Step 1: Enable Debug Logging to Confirm the Source

Before changing anything, find out exactly which file is causing the timeout. Open wp-config.php in your site root and add these lines above /* That's all, stop editing! */:

define( 'WP_DEBUG', true );
define( 'WP_DEBUG_LOG', true );
define( 'WP_DEBUG_DISPLAY', false );

Reproduce the error, then check wp-content/debug.log via FTP or SSH:

tail -50 wp-content/debug.log

Look for the line that says Maximum execution time exceeded — it will include the exact file path and line number. That tells you whether it’s a plugin, theme, or core issue.

Step 2: Increase max_execution_time in wp-config.php

The right way to do this — add this line to wp-config.php above the /* That's all, stop editing! */ comment:

set_time_limit( 300 );

This sets the limit to 300 seconds (5 minutes) for WordPress specifically. If your host allows it, this takes effect immediately.

Step 3: Set the Value in php.ini or.htaccess

Some hosts ignore set_time_limit(). If Step 2 didn’t work, try these alternatives.

Option A — php.ini (if your host supports custom php.ini files, create or edit one in your WordPress root):

max_execution_time = 300

Option B —.htaccess (Apache servers only, add to the top of your .htaccess file):

php_value max_execution_time 300

Option C —.user.ini (common on hosts running PHP-FPM):

max_execution_time = 300

After making changes, restart PHP or wait a few minutes for .user.ini to take effect.

Step 4: Deactivate the Problem Plugin

If debug.log pointed to a specific plugin, deactivate it. If you can’t access wp-admin, use WP-CLI:

wp plugin deactivate plugin-folder-name

If you don’t have WP-CLI access, rename the plugin folder via FTP:

wp-content/plugins/problem-plugin → wp-content/plugins/problem-plugin-disabled

If you’re not sure which plugin is the issue, deactivate them all and reactivate one at a time:

wp plugin deactivate --all
wp plugin activate plugin-name

Skip this if you want headaches later — don’t just bump the time limit and ignore a plugin that’s running 5-minute queries. That’s technical debt with interest.

Step 5: Contact Your Host

If you’re on shared hosting and none of the above changes stick, your host is overriding them at the server level. Contact support and ask them to increase max_execution_time to 300. If they refuse or cap it at 60 seconds, that’s a sign you’ve outgrown shared hosting.

Kinsta, Cloudways, and SiteGround all default to 300 seconds and let you adjust it further. If you’re running WooCommerce or doing anything beyond a basic blog, you need a host that doesn’t fight you on basic PHP settings.

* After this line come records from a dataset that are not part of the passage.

Context: an optimization exercise on an open-source flow, tuned for small area and a short achievable clock period. The choices shown serve that exercise and are no tape-out recipe.
In this exercise RTL edits were held to simulation tests only and were not proved equivalent to the original.
Power figures rest on the tool's default switching activity, not on a simulated workload.

[flow/run.sh]
#!/bin/bash
# synth_recipe.tcl (not shown) runs the flow's synth.tcl, then flattens the netlist and writes it again
# the make line also repeats each setting of config.mk as NAME=value (left out here)
make -C /OpenROAD-flow-scripts/flow DESIGN_CONFIG=/design/flow/config.mk WORK_HOME=/design/flow/orfs CLKGATE_MAP_FILE= SYNTH_SCRIPT=/design/flow/synth_recipe.tcl finish
[flow/config.mk]
export PLATFORM = sky130hd
export DESIGN_NAME = i_fetch
export DESIGN_NICKNAME = i_fetch
export VERILOG_FILES = /design/flow/design.v
export SDC_FILE = /design/flow/constraint.sdc
export NUM_CORES = 4
export LEC_CHECK = 0
export CAP_MARGIN = 20
export CORE_MARGIN = 2
export CORE_UTILIZATION = 50
export CTS_CLUSTER_DIAMETER = 70
export CTS_CLUSTER_SIZE = 30
export SETUP_SLACK_MARGIN = 1.6
export SLEW_MARGIN = 20
export SYNTH_HIERARCHICAL = 1
export SYNTH_MINIMUM_KEEP_SIZE = 0
[flow/constraint.sdc]
create_clock -name core_clock -period 4.0 [get_ports {clk}]
set_input_delay 0.8000 -clock core_clock [delete_from_list [all_inputs] [get_ports {clk}]]
set_output_delay 0.8000 -clock core_clock [all_outputs]
set_load 0.01 [all_outputs]
[flow/design.v]
package i_fetch_pkg;
  localparam int unsigned      INSTR_W   = 32;
  localparam logic [INSTR_W-1:0] NOP_INSTR = '0;
  localparam logic [31:0]      PC_STEP   = 32'd4;
  typedef enum logic [1:0] {
    ACT_FETCH,
    ACT_HOLD,
    ACT_FLUSH,
    ACT_REDIRECT
  } fetch_act_e;
endpackage
module instr_mem
#(
  parameter int unsigned MEM_DEPTH = 128
) (
  input  logic                         clk,
  input  logic                         we,
  input  logic [$clog2(MEM_DEPTH)-1:0] waddr,
  input  logic [i_fetch_pkg::INSTR_W-1:0]           wdata,
  input  logic [MEM_DEPTH-1:0]         rsel,
  input  logic                         fetch,
  input  logic [i_fetch_pkg::INSTR_W-1:0]           hold_q,
  input  logic                         hold,
  output logic [i_fetch_pkg::INSTR_W-1:0]           rdata
);
  localparam int unsigned W = i_fetch_pkg::INSTR_W;
  logic [MEM_DEPTH-1:0][W-1:0] mem, mem_d;
  logic [MEM_DEPTH-1:0]        wsel, keep;
  always_comb begin
    for (int i = 0; i < MEM_DEPTH; i++) begin
      wsel[i] = we & (waddr == i);
      keep[i] = ~(we & (waddr == i));
    end
  end
  for (genvar i = 0; i < MEM_DEPTH; i++) begin : g_word
    for (genvar b = 0; b < W; b++) begin : g_bit
      imem_bit_next u_next (
        .q    (mem[i][b]),
        .keep (keep[i]),
        .w    (wdata[b]),
        .wsel (wsel[i]),
        .d    (mem_d[i][b])
      );
    end
  end
  always_ff @(posedge clk) begin
    mem <= mem_d;
  end
  for (genvar b = 0; b < W; b++) begin : g_rd
    logic [MEM_DEPTH/8-1:0] t8;
    for (genvar j = 0; j < MEM_DEPTH/8; j++) begin : g_t8
      logic [7:0] d8;
      for (genvar k = 0; k < 8; k++) begin : g_d
        assign d8[k] = mem[8*j+k][b];
      end
      imem_rd8 u_rd8 (
        .s(rsel[8*j+7:8*j]),
        .d(d8),
        .y(t8[j])
      );
    end
    imem_rd_top u_top (
      .a   (t8),
      .f   (fetch),
      .q   (hold_q[b]),
      .hold(hold),
      .y   (rdata[b])
    );
  end
endmodule
module imem_bit_next (
  input  logic q,
  input  logic keep,
  input  logic w,
  input  logic wsel,
  output logic d
);
  assign d = (q & keep) | (w & wsel);
endmodule
module imem_rd8 (
  input  logic [7:0] s,
  input  logic [7:0] d,
  output logic       y
);
  logic [3:0] t_n;
  for (genvar k = 0; k < 4; k++) begin : g_aoi
    assign t_n[k] = ~((s[2*k] & d[2*k]) | (s[2*k+1] & d[2*k+1]));
  end
  assign y = ~&t_n;
endmodule
module imem_rd_top (
  input  logic [15:0] a,
  input  logic        f,
  input  logic        q,
  input  logic        hold,
  output logic        y
);
  logic [7:0] t_n;
  logic [1:0] t;
  for (genvar k = 0; k < 8; k++) begin : g_nor
    imem_nor2 u_nor (.a(a[2*k+1:2*k]), .y(t_n[k]));
  end
  imem_nand4 u_nand0 (.a(t_n[3:0]), .y(t[0]));
  imem_nand4 u_nand1 (.a(t_n[7:4]), .y(t[1]));
  imem_or_hold u_or (.a(t), .f(f), .q(q), .hold(hold), .y(y));
endmodule
module imem_nor2 (
  input  logic [1:0] a,
  output logic       y
);
  assign y = ~|a;
endmodule
This is an optimization exercise on Yosys and OpenROAD, whose aim is small area, a short achievable clock period and few clock cycles per item, not a production implementation.
RTL that was checked went through simulation tests only; none was proved equivalent to the original.

Design hsl_to_rgb_converter, start of the top module:
module hsl_to_rgb_converter #(
    parameter int unsigned FRAC_BITS = hsl2rgb_pkg::FRAC_BITS_DEF
) (
    input  logic             i_clk,
    input  logic             i_rst_n,
    input  logic             i_pix_valid,
    output logic             i_pix_ready,
    input  logic [hsl2rgb_pkg::HUE_W-1:0] i_pix_hue,
    input  logic [hsl2rgb_pkg::SL_W-1:0]  i_pix_saturation,
    input  logic [hsl2rgb_pkg::SL_W-1:0]  i_pix_lightness,
    output logic             o_pix_valid,
    input  logic             o_pix_ready,
    output logic [hsl2rgb_pkg::CH_W-1:0]  o_pix_red,
    output logic [hsl2rgb_pkg::CH_W-1:0]  o_pix_green,
    output logic [hsl2rgb_pkg::CH_W-1:0]  o_pix_blue
);
Size in the first run: ~2900 cells after synthesis, roughly 400 flip-flops, about 68 I/O pins, ~29000 um2 of cells after synthesis.
Settings: LEC_CHECK=0, ABC_AREA=1, CAP_MARGIN=20, CORE_MARGIN=2, CORE_UTILIZATION=55, CTS_BUF_LIST=sky130_fd_sc_hd__clkbuf_8, PLACE_DENSITY=0.75, SETUP_SLACK_MARGIN=4.4, SLEW_MARGIN=20, SYNTH_HIERARCHICAL=1; clock period 8.0 ns.
run.sh (not shown) runs the stock make flow with config.mk's settings and CLKGATE_MAP_FILE= SYNTH_SCRIPT=/design/flow/synth_recipe.tcl, a recipe that flattens the netlist after the stock synthesis.
Testbench counts at the start, summed over its fixed seeds: cycles 32,048, items 32,000.
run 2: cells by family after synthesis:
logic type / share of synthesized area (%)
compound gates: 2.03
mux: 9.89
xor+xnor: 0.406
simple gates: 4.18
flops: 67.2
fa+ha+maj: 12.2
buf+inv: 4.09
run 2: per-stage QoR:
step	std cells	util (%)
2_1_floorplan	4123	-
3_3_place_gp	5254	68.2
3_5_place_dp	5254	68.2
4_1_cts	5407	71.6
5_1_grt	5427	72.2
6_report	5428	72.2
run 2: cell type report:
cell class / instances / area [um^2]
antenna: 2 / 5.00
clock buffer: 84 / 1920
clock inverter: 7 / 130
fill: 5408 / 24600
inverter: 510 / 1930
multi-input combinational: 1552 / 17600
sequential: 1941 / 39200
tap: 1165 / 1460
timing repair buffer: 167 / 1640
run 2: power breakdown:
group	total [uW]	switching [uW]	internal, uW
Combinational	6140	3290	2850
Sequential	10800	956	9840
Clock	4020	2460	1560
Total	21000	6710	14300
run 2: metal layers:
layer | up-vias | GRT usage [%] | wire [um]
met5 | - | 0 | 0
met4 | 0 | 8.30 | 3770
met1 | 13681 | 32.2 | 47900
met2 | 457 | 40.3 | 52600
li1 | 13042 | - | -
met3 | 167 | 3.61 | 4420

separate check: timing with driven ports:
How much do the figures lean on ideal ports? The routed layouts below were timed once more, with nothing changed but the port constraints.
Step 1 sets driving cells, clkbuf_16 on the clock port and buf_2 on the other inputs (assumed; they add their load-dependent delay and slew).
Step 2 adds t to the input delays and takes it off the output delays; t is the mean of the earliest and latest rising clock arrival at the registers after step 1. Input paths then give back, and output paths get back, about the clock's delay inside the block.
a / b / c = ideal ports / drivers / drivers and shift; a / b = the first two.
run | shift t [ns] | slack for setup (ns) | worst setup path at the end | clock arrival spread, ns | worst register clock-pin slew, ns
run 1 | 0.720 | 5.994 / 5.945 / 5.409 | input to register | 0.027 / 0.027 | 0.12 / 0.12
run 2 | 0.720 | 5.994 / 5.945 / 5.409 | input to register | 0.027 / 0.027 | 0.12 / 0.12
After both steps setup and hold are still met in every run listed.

Step 6: Optimize the Slow Process

For recurring timeouts during imports:

# Split large WXR imports into smaller files
wp import large-file.xml --authors=skip

For WooCommerce product imports, use the built-in batch importer and keep CSV files under 2,000 rows per batch. For database-heavy operations, consider running them via WP-CLI instead of the browser — CLI processes aren’t subject to the same web server timeouts.

Prevention

  • Set max_execution_time to 300 in wp-config.php as part of your standard WordPress setup. The 30-second default is too low for any site doing real work.
  • Audit plugins before installing. Check the support forum for timeout complaints. If multiple users report execution time errors, that plugin has a code quality problem.
  • Run heavy operations via WP-CLI instead of the browser. Imports, bulk edits, and database migrations belong in the terminal, not in wp-admin.
  • Use a host that gives you control over PHP settings. If you can’t change max_execution_time, you’ll hit this error again every time you install a plugin, run an import, or update WooCommerce.